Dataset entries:
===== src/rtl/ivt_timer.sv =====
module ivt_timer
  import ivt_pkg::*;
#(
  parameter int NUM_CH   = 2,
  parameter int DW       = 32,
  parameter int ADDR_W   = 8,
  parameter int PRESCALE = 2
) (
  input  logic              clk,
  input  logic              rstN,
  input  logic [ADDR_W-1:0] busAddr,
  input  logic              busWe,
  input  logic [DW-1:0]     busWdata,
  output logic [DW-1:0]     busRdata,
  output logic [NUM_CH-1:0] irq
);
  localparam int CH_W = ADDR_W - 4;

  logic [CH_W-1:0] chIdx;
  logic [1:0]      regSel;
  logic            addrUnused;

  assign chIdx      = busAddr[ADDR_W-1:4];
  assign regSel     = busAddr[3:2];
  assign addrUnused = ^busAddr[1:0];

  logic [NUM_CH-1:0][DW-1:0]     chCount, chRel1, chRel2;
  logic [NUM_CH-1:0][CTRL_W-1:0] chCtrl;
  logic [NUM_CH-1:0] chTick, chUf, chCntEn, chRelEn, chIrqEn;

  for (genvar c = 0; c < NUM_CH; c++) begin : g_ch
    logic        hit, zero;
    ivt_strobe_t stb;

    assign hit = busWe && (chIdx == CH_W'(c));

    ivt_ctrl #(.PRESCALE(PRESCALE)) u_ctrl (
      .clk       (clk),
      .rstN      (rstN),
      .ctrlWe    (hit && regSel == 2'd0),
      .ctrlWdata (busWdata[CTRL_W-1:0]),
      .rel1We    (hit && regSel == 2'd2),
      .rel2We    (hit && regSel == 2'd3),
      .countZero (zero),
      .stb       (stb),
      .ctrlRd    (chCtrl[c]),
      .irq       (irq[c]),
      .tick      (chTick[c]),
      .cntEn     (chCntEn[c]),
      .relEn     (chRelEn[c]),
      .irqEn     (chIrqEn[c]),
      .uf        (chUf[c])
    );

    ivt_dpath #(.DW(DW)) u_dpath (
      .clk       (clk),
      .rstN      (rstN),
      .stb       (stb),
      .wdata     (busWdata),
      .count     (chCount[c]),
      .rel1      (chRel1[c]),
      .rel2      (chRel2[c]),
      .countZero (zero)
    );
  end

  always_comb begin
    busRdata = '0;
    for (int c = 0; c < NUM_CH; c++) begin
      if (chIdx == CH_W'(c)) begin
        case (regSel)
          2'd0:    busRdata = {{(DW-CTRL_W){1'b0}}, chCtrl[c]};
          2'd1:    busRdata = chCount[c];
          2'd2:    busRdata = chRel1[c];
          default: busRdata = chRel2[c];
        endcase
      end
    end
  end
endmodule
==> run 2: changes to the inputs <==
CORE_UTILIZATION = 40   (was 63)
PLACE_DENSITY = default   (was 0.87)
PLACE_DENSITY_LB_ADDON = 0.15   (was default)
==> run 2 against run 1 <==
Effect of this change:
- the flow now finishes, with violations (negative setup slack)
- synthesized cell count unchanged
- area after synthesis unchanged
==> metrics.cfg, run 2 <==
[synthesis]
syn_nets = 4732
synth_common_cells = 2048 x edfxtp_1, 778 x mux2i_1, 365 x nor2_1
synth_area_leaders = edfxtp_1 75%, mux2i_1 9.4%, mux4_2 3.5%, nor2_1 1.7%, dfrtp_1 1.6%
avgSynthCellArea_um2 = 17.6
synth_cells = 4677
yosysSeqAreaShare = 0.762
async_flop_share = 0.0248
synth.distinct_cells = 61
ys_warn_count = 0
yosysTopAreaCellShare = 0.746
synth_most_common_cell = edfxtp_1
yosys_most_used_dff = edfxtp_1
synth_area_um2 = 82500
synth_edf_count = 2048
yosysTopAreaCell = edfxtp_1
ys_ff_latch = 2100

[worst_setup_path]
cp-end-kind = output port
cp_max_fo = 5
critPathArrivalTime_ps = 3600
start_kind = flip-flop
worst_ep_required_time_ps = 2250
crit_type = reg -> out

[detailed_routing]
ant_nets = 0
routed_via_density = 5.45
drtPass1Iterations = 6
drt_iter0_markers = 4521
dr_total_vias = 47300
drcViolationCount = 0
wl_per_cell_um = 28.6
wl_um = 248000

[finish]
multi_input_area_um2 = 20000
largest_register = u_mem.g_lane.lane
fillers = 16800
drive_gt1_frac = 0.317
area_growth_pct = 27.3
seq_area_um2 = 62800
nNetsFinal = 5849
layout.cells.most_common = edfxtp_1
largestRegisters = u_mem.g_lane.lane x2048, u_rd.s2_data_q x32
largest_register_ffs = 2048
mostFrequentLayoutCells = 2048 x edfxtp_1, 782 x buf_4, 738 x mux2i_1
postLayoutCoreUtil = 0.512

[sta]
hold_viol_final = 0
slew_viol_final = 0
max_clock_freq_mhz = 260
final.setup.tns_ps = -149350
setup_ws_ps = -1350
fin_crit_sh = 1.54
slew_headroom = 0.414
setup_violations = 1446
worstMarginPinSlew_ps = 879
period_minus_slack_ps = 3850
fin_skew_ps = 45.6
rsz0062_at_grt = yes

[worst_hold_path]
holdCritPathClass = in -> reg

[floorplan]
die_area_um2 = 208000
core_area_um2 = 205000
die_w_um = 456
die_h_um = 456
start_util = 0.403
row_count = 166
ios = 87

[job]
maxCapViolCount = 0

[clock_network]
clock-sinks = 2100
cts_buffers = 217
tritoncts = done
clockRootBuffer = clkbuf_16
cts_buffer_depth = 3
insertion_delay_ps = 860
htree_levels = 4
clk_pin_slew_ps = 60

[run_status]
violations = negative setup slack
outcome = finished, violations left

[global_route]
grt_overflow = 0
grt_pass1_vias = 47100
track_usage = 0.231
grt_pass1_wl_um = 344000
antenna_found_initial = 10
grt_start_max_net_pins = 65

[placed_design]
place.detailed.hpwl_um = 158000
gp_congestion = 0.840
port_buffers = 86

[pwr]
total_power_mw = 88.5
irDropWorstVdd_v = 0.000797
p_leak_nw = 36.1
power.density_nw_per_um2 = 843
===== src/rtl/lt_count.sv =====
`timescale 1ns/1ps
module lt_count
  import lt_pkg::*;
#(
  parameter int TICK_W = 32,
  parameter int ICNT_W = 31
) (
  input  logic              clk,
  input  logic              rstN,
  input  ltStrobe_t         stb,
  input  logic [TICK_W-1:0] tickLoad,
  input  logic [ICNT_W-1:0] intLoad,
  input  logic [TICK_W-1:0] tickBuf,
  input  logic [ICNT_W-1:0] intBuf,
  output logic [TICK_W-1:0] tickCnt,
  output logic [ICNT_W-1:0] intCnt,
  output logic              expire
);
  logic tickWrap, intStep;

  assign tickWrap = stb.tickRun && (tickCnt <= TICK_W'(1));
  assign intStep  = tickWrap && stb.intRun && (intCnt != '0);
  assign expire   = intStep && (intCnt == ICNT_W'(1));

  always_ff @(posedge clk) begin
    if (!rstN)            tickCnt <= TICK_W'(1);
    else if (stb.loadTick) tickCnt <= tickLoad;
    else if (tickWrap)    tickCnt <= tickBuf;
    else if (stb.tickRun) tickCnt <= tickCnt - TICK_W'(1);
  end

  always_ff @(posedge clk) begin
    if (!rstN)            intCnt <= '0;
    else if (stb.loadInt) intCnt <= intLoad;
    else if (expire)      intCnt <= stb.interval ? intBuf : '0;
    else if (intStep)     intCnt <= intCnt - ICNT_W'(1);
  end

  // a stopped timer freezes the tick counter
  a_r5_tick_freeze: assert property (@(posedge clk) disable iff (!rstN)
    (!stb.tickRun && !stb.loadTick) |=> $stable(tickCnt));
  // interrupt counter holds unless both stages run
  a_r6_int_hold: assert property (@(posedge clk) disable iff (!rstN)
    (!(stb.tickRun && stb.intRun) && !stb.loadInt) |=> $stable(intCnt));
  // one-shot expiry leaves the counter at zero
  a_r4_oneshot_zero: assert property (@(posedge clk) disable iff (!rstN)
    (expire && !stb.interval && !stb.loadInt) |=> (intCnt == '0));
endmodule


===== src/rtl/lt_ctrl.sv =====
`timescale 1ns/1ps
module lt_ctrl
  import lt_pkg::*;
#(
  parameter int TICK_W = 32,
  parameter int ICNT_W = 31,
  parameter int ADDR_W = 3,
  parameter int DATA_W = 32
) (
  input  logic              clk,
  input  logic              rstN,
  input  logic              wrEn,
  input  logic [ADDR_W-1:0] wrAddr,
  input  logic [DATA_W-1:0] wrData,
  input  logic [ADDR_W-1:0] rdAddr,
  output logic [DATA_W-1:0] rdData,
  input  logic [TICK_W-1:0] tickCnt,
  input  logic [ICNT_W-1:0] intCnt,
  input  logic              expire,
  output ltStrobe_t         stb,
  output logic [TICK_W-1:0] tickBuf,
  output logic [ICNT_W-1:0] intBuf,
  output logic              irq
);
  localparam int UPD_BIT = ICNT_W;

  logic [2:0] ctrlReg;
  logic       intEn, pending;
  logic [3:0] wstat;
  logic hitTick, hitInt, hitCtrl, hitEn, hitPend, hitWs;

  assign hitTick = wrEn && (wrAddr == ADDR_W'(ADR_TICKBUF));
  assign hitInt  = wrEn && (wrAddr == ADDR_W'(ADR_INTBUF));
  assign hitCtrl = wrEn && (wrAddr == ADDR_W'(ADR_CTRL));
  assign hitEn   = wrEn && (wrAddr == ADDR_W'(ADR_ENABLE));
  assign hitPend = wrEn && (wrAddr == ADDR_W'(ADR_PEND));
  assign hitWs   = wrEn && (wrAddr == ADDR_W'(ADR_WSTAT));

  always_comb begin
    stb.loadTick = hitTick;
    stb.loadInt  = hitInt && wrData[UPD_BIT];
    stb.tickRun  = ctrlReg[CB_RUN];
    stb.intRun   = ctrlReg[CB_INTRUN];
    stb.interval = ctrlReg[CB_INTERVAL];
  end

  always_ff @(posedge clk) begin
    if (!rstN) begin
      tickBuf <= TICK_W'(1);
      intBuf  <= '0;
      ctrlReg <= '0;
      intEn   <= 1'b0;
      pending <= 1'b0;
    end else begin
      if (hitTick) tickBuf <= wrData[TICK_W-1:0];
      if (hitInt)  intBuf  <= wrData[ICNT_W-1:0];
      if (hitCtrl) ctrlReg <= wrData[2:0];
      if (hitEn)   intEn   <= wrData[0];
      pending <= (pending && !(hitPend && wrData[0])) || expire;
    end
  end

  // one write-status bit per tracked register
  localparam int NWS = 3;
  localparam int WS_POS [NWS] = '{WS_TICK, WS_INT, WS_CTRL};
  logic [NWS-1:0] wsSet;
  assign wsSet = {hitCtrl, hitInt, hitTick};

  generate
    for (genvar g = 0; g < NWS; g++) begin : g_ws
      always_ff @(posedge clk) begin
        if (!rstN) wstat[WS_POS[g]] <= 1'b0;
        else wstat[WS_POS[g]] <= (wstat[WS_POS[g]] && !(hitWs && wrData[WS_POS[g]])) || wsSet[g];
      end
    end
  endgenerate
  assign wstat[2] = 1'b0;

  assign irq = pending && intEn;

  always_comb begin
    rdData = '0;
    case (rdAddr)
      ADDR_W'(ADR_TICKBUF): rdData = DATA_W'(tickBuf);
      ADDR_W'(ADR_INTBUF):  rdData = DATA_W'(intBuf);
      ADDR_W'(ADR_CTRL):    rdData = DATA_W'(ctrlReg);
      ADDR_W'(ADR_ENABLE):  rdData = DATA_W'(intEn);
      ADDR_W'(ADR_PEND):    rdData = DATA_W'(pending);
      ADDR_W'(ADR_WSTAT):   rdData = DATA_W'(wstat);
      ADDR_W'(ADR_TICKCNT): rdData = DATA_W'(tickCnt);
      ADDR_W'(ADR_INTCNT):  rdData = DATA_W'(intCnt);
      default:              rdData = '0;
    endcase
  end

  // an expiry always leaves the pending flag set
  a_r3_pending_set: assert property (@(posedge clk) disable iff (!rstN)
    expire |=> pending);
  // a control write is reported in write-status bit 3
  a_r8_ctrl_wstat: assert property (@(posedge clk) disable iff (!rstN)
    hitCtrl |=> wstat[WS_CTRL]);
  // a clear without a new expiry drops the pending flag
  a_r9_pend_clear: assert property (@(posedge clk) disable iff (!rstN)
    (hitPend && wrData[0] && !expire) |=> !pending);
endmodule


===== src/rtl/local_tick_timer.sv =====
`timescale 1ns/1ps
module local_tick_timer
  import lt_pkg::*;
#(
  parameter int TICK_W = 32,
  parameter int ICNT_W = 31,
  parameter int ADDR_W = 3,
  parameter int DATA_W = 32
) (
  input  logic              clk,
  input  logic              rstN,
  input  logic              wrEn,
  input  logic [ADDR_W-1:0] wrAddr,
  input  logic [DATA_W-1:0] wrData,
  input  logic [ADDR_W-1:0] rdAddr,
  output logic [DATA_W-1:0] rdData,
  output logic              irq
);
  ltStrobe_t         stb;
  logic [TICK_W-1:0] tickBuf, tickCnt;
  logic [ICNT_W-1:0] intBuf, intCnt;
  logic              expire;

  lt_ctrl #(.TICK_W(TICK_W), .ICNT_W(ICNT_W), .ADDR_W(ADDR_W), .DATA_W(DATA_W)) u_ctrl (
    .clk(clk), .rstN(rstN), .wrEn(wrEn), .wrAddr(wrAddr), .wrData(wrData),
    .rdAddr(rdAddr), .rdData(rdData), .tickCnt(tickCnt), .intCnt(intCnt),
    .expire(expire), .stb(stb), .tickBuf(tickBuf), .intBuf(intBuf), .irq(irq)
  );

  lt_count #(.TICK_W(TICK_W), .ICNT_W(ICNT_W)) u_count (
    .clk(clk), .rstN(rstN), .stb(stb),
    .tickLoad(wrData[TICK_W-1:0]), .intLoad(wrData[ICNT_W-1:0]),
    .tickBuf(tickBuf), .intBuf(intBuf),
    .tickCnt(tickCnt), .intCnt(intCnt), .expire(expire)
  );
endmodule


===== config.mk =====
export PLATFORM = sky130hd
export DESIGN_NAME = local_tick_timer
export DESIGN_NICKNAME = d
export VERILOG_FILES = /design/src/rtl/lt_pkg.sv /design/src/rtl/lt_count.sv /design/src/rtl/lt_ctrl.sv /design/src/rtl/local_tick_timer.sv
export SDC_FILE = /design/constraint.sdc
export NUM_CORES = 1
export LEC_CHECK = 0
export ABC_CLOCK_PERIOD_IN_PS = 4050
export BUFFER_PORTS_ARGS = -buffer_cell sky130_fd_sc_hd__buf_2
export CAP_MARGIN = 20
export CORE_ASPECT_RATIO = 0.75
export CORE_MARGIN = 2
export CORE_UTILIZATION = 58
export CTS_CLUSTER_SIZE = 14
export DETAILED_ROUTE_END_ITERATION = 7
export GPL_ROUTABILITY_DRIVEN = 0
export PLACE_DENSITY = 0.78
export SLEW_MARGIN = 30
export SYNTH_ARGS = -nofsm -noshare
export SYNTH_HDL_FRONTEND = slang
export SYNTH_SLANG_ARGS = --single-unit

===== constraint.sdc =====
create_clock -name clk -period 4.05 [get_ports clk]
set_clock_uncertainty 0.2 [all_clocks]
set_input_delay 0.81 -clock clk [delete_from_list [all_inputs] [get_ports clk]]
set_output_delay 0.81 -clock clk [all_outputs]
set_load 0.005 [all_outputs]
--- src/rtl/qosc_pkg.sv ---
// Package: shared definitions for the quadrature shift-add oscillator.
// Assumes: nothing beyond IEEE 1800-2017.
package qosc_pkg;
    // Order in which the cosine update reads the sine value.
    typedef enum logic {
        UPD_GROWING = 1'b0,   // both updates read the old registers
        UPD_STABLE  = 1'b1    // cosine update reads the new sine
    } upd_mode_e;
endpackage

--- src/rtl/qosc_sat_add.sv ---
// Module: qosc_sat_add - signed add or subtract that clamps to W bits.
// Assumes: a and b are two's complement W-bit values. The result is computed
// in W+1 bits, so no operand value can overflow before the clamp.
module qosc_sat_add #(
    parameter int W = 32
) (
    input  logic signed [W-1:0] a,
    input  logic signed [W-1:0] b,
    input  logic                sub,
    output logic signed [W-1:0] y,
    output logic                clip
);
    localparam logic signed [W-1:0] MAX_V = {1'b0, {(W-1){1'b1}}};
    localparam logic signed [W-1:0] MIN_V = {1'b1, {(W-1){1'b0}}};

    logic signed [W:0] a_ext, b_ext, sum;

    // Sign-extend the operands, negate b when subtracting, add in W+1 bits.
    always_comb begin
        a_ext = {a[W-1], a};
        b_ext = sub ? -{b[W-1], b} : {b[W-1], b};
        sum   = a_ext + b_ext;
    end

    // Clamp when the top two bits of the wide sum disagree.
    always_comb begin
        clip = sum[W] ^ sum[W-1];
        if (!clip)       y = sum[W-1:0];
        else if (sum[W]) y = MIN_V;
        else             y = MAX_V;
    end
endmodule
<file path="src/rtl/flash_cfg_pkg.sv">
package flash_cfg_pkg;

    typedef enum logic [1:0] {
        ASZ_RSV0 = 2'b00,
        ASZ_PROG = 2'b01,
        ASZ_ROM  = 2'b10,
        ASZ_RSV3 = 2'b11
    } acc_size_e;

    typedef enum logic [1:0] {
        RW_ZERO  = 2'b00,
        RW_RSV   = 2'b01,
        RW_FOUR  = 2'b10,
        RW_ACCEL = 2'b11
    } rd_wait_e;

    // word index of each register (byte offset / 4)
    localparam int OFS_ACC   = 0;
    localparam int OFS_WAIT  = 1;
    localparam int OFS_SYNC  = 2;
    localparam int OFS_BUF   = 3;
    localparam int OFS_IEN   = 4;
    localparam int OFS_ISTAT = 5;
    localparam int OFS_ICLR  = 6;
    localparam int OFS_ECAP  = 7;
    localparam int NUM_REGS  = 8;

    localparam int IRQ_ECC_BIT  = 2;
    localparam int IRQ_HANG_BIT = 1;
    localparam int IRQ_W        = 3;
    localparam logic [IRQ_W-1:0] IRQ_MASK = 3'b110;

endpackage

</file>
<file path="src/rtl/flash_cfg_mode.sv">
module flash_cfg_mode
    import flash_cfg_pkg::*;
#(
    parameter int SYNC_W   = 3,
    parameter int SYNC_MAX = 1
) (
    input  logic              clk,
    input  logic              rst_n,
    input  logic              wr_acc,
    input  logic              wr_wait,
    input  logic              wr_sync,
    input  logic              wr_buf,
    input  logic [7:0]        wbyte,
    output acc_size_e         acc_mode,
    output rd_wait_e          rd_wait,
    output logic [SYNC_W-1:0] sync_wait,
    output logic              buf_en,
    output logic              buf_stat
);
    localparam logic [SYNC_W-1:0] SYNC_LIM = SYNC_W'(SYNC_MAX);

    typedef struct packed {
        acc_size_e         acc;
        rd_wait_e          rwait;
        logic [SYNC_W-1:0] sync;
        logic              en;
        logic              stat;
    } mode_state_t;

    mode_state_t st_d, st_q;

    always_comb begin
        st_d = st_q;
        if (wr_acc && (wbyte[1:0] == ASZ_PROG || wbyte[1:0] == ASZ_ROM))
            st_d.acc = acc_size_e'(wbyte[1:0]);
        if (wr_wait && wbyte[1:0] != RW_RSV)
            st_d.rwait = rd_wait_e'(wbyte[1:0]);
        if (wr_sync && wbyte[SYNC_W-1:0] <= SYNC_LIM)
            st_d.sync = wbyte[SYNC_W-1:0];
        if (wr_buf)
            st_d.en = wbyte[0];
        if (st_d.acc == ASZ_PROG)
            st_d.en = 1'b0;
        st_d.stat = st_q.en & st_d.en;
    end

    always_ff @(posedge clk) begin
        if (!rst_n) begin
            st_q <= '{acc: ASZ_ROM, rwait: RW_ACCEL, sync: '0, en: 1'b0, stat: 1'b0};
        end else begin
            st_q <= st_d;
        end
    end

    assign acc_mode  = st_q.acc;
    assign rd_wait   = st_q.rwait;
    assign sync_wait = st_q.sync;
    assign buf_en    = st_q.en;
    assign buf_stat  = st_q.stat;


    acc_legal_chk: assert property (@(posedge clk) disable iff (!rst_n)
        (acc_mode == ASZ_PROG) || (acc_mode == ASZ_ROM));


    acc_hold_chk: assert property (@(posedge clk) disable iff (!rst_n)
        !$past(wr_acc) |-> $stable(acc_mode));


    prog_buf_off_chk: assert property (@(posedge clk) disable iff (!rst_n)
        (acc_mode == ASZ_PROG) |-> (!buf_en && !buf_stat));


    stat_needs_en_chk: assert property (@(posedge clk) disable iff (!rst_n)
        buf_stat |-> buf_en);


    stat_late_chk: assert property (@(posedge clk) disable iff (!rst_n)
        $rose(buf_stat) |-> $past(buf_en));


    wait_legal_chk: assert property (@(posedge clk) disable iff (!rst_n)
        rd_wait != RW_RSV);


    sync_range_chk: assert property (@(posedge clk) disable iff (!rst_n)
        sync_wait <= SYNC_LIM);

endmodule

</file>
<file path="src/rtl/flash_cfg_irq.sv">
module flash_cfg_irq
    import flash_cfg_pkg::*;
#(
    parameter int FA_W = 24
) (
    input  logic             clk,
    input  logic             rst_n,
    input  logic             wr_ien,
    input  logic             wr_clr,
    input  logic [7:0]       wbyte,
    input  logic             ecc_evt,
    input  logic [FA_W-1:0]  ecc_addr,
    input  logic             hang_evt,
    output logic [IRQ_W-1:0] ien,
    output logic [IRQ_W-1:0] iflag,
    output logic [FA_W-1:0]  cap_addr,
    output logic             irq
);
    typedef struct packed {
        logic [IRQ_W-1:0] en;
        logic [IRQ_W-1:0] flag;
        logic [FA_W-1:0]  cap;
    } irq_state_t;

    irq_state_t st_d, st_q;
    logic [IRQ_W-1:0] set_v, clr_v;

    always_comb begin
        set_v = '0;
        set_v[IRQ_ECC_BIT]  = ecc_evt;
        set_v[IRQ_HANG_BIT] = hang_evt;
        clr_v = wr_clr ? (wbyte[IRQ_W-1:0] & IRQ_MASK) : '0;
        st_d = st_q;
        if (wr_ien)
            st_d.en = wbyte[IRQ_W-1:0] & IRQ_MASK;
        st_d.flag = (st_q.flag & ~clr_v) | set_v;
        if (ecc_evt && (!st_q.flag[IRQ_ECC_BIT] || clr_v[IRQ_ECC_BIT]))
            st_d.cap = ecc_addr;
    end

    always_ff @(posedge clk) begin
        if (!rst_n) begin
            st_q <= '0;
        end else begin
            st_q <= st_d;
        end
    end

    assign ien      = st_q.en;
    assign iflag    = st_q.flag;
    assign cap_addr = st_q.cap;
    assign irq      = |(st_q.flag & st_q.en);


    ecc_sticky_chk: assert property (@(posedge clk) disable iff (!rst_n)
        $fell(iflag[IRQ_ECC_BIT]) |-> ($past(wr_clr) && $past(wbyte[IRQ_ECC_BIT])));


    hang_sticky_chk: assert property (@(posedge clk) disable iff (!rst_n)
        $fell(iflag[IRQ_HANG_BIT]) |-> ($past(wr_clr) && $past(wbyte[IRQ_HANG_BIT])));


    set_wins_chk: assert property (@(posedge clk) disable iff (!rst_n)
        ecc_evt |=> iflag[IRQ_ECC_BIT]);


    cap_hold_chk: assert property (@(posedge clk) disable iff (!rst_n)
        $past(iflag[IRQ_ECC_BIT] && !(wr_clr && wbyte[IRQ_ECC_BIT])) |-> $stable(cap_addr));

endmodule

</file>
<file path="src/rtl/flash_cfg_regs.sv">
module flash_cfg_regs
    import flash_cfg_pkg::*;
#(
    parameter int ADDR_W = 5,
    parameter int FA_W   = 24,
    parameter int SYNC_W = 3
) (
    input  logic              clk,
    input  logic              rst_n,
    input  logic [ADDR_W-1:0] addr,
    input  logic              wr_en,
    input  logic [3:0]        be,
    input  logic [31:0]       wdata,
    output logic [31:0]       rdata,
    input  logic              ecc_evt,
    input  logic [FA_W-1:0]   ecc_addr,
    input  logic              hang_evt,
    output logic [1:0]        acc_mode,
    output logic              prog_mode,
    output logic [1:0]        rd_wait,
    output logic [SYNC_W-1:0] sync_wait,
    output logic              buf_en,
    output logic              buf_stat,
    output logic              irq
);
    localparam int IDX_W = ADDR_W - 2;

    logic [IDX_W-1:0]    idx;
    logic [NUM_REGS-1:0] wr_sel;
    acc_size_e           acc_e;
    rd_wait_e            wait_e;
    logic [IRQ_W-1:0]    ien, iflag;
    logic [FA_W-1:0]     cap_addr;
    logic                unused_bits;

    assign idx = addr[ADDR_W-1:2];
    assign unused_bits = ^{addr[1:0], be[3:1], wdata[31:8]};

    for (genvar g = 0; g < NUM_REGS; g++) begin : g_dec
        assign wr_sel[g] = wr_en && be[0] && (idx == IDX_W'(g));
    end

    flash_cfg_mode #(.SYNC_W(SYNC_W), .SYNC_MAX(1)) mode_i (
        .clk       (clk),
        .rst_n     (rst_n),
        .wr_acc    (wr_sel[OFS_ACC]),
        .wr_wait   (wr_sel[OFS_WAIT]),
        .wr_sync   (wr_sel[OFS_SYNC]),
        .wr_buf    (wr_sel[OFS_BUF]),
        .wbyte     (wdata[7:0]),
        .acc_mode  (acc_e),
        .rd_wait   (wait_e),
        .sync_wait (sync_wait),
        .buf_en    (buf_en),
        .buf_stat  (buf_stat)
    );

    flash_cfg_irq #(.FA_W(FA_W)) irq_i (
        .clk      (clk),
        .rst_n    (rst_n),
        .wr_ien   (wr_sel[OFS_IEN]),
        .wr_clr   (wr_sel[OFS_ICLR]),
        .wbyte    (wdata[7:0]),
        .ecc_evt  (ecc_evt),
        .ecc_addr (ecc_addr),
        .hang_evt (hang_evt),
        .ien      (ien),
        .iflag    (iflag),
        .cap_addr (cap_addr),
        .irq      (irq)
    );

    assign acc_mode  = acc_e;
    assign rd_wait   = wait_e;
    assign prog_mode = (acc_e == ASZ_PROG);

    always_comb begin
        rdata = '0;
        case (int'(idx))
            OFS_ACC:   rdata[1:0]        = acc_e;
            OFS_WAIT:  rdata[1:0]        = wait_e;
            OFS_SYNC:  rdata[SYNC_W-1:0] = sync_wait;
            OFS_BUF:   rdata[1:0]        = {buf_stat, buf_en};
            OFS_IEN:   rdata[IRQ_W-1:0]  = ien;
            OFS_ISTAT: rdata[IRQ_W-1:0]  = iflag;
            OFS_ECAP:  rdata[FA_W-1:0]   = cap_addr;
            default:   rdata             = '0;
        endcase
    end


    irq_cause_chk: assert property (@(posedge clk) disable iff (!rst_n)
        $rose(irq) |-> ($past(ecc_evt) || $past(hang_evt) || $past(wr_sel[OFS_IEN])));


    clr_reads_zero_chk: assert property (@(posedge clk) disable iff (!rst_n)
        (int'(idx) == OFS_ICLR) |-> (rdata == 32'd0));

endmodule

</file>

#### What needs to be done:
The required output is every line above from the one with "synth_area_leaders = edfxtp_1" down to the one with "slew_headroom = 0.414", restated word for word, ends included.

#### Result for this task:
synth_area_leaders = edfxtp_1 75%, mux2i_1 9.4%, mux4_2 3.5%, nor2_1 1.7%, dfrtp_1 1.6%
avgSynthCellArea_um2 = 17.6
synth_cells = 4677
yosysSeqAreaShare = 0.762
async_flop_share = 0.0248
synth.distinct_cells = 61
ys_warn_count = 0
yosysTopAreaCellShare = 0.746
synth_most_common_cell = edfxtp_1
yosys_most_used_dff = edfxtp_1
synth_area_um2 = 82500
synth_edf_count = 2048
yosysTopAreaCell = edfxtp_1
ys_ff_latch = 2100

[worst_setup_path]
cp-end-kind = output port
cp_max_fo = 5
critPathArrivalTime_ps = 3600
start_kind = flip-flop
worst_ep_required_time_ps = 2250
crit_type = reg -> out

[detailed_routing]
ant_nets = 0
routed_via_density = 5.45
drtPass1Iterations = 6
drt_iter0_markers = 4521
dr_total_vias = 47300
drcViolationCount = 0
wl_per_cell_um = 28.6
wl_um = 248000

[finish]
multi_input_area_um2 = 20000
largest_register = u_mem.g_lane.lane
fillers = 16800
drive_gt1_frac = 0.317
area_growth_pct = 27.3
seq_area_um2 = 62800
nNetsFinal = 5849
layout.cells.most_common = edfxtp_1
largestRegisters = u_mem.g_lane.lane x2048, u_rd.s2_data_q x32
largest_register_ffs = 2048
mostFrequentLayoutCells = 2048 x edfxtp_1, 782 x buf_4, 738 x mux2i_1
postLayoutCoreUtil = 0.512

[sta]
hold_viol_final = 0
slew_viol_final = 0
max_clock_freq_mhz = 260
final.setup.tns_ps = -149350
setup_ws_ps = -1350
fin_crit_sh = 1.54
slew_headroom = 0.414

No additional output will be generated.